Britta knew she wasn’t really falling. Her head was on a pillow and her body was lying on a bed. She knew this was a fact. It didn’t stop her screaming her lungs out.
The sensation of falling overwhelmed her. It wasn’t like a funfair ride where your stomach lurched a bit, this was freefalling without a parachute. It didn’t matter what she knew, the only thing that mattered was what she felt. And she felt she was about to die.
Which she was. She knew that too. Game death—no pain and no permanent damage. The fear was so tremendous, she was sure she was going to wet herself. Even though she lacked the body parts to produce the necessary fluids.
In a moment of sudden clarity, it became obvious how the VR rig worked. It didn’t project an image or produce a digital environment you moved around in. Everything the body experienced happened in one place; the brain.
When you pricked your finger on a pin, it might feel like the pain happened at the end of your arm, but that was only because your brain told you. That was why amputees could feel pain in limbs that were no longer there. You didn’t need a body to feel what a body feels. Or sees. Or smells, or hears, or anything else. You just needed a brain.
The real question was how they were able to link people together so they all experienced the same thing at the same time.
It would have been nice if these questions had distracted her from the fear of falling to her death, but it was just a fleeting thought that came and went, barely interrupting her sheer terror. There was probably one part of the brain for pondering life’s mysteries, and another for losing all control and screaming your guts out.
The fall was a long one. It gave her time to remember the point of all this. She wanted to die. It was the only way to stop the dancing. Even as she fell, her feet were still moving to some inaudible syncopated beat. Salsa, if she had to guess.
She also wanted to see what was down here. The darkness below her wasn’t penetrated by the light from the torches above. It felt like she was in a black cloud with no sign of what was on the other side.
She had to remember to cast the spell kobold priest had given her. Eternal Health would, she hoped, save her from staying dead. She would die and instantly resurrect with 1 HP. At least, that’s what she thought would happen. If not, she’d just die the old fashioned way and then have to wait the requisite twenty-fours hours to re-enter the game.

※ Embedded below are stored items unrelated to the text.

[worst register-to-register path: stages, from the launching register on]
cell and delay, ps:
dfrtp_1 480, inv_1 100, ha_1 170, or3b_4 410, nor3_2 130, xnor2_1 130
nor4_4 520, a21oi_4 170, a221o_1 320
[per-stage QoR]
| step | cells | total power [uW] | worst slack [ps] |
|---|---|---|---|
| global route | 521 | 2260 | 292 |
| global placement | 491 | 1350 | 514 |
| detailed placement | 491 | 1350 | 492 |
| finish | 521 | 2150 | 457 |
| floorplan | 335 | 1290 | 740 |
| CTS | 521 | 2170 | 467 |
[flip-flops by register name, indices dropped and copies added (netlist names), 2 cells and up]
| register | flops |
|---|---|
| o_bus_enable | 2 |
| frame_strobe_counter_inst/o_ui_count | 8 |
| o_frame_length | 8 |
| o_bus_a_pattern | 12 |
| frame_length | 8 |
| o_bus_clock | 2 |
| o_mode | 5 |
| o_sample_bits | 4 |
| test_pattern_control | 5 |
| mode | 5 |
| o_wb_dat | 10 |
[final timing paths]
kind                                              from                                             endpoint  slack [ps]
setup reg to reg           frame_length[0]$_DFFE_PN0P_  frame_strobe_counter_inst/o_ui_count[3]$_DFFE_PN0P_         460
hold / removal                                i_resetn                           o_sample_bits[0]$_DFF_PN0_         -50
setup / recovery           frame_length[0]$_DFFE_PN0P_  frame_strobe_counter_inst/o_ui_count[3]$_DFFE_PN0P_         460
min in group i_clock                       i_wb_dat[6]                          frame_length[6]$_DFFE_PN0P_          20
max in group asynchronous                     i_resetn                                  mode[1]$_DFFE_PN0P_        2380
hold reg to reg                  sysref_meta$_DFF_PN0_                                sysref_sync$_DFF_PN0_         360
### config.mk
export PLATFORM = sky130hd
export DESIGN_NAME = msm_top
export DESIGN_NICKNAME = d
export VERILOG_FILES = /design/src/msm_pkg.sv /design/src/msm_pair.sv /design/src/msm_top.sv
export SDC_FILE = /design/constraint.sdc
export NUM_CORES = 1
export LEC_CHECK = 0
export BUFFER_PORTS_ARGS = -buffer_cell sky130_fd_sc_hd__buf_2
export CAP_MARGIN = 10
export CORE_ASPECT_RATIO = 0.9
export CORE_MARGIN = 10
export CORE_UTILIZATION = 46
export DETAILED_ROUTE_END_ITERATION = 10
export GPL_ROUTABILITY_DRIVEN = 0
export PLACE_DENSITY_LB_ADDON = 0.08
export RECOVER_POWER = 50
export SLEW_MARGIN = 10
export SYNTH_ARGS = -nofsm -noshare
export SYNTH_HDL_FRONTEND = slang
export SYNTH_SLANG_ARGS = --single-unit
### constraint.sdc
create_clock -name pclk -period 7.2 [get_ports pclk]
set_input_delay 0.72 -clock pclk [delete_from_list [all_inputs] [get_ports pclk]]
set_output_delay 0.72 -clock pclk [all_outputs]
set_load 0.01 [all_outputs]
### src/msm_pkg.sv
// package of the muting sequence monitor: register map, reset values, timing
// constants and the packed carriers shared by the top and the pair conditioner.
// assumes a 250 MHz pclk and a 1 ms scan of the muting logic.
package msm_pkg;

    // clock and scan timing
    localparam int CLK_PERIOD_NS = 4;
    localparam int SCAN_PERIOD_NS = 1000000;
    localparam int SCAN_CYCLES = SCAN_PERIOD_NS / CLK_PERIOD_NS;
    localparam int SCAN_MS = 1;

    // apb register byte offsets
    localparam logic [7:0] ADDR_CTRL = 8'h00;
    localparam logic [7:0] ADDR_TOTAL = 8'h04;
    localparam logic [7:0] ADDR_EXTRA = 8'h08;
    localparam logic [7:0] ADDR_CONC = 8'h0c;
    localparam logic [7:0] ADDR_GAP = 8'h10;
    localparam logic [7:0] ADDR_STATUS = 8'h14;
    localparam logic [7:0] ADDR_INT_STAT = 8'h18;
    localparam logic [7:0] ADDR_INT_MASK = 8'h1c;
    localparam logic [7:0] ADDR_CMD = 8'h20;

    // ctrl and cmd field positions
    localparam int CTRL_DIR_LSB = 0;
    localparam int CTRL_START_LAST_BIT = 2;
    localparam int CTRL_END_PROTECTIVE_SWITCHING_OUTPUT_BIT = 3;
    localparam int CTRL_AUX_BIT = 4;
    localparam int CTRL_OVR_BIT = 5;
    localparam int CTRL_CONV_BIT = 6;
    localparam int CMD_CLEAR_BIT = 0;

    // reset values
    localparam logic [6:0] CTRL_RESET = 7'h74;
    localparam logic [11:0] TOTAL_RESET = 12'h005;
    localparam logic [1:0] EXTRA_RESET = 2'h0;
    localparam logic [8:0] CONC_RESET = 9'h000;
    localparam logic [6:0] GAP_RESET = 7'h0a;

    // configuration limits, in the register units (s, 10 ms)
    localparam logic [11:0] TOTAL_MIN_S = 12'd5;
    localparam logic [11:0] TOTAL_MAX_S = 12'd3600;
    localparam logic [8:0] CONC_MAX_10MS = 9'd300;
    localparam logic [6:0] GAP_MAX_10MS = 7'd100;
    localparam int MS_PER_S = 1000;
    localparam int MS_PER_STEP = 10;

    // extra muting time choices
    localparam int EXTRA_MS_0 = 0;
    localparam int EXTRA_MS_1 = 200;
    localparam int EXTRA_MS_2 = 500;
    localparam int EXTRA_MS_3 = 1000;

    // interrupt status bits
    localparam int IRQ_MUTE_START = 0;
    localparam int IRQ_MUTE_END = 1;
    localparam int IRQ_MUTE_ERR = 2;
    localparam int IRQ_TIMEOUT = 3;

    typedef enum logic [1:0] {
        MSM_DIR_OFF,
        MSM_DIR_FWD,
        MSM_DIR_BWD,
        MSM_DIR_RSVD
    } msm_dir_t;

    typedef struct packed {
        logic conv_present;
        logic ovr_present;
        logic aux_present;
        logic end_on_protective_switching_output;
        logic start_last;
        msm_dir_t dir;
    } msm_ctrl_t;

    typedef struct packed {
        logic both;
        logic any;
        logic gap;
        logic conc_err;
    } msm_pair_t;

endpackage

With some difficulty, Britta brought up her status screen. It opened in front of her face and she was able to jab at the buttons with her fingers. To cast Eternal Healing she had to say Obrigado, which appeared to be a made up word. The problem was, with all the air rushing into her face, it was hard to speak clearly. Screaming, no problem. She hadn’t had time to create a hand gesture for the spell, so she’d have to hope her voice would carry.
“How long does Eternal Healing last?” Britta shouted. It came out as a garble of unintelligible sounds.
Three seconds, said the disembodied voice, unaffected by the rushing air.
At least that meant she could be heard by the computer or whatever it was that made magic happen. Three seconds wasn’t very long. She’d have to time it.
It was a shame she couldn’t save the spell for some other misfortune in the future. It would definitely come in useful. There would definitely be more misfortunes. But as Dr Reedy had said, the chances of her randomly being given a spell that cured her of the curse she was under was too unlikely. This spell was meant to be used here.
Britta peered down, hoping to see something. It was too dark. She pointed with her finger and a ball of light formed on the end of her hand, and then fell ahead of her. It dropped a lot quicker than her, which her physics teacher had told her shouldn’t happen. Of course, Miss Leamen’s lessons on terminal velocity and air resistance hadn’t accounted for magic.
The ball only lit up the area around it and that area was empty, but if it hit the bottom of the chasm she was in, that should give her enough time to cast the spell before she went splat. It was a plan. Not necessarily a good one, but the only one she had.
The ball stopped. It didn’t bounce or roll away, it just froze, held in mid-air. The glow illuminated the holder.
The dwarf had caught it in one hand, which he kept raised. His round, hairy face was looking up at her.
If she cast the spell and survived with a single point of health, the dwarf would just kill her. She would die twice and the spell would be wasted. Better to take the hit and come back tomorrow.
Although, she didn’t have to go alone.
The dwarf was directly beneath her, waiting. What if she aimed her body like a missile and landed on the dwarf? The impact would have to do a fair amount of damage.
The idea appealed to her. The fear of slamming into the ground was displaced by an eagerness to give the dwarf a surprise greeting. She brought her arms together in front of her, hands clasped to form a big fist.
The dwarf, eyes glowing, strained with eagerness. The stupid banshee-possessed psycho thought he was about to receive a gift. He was going to get a special delivery, that was for sure.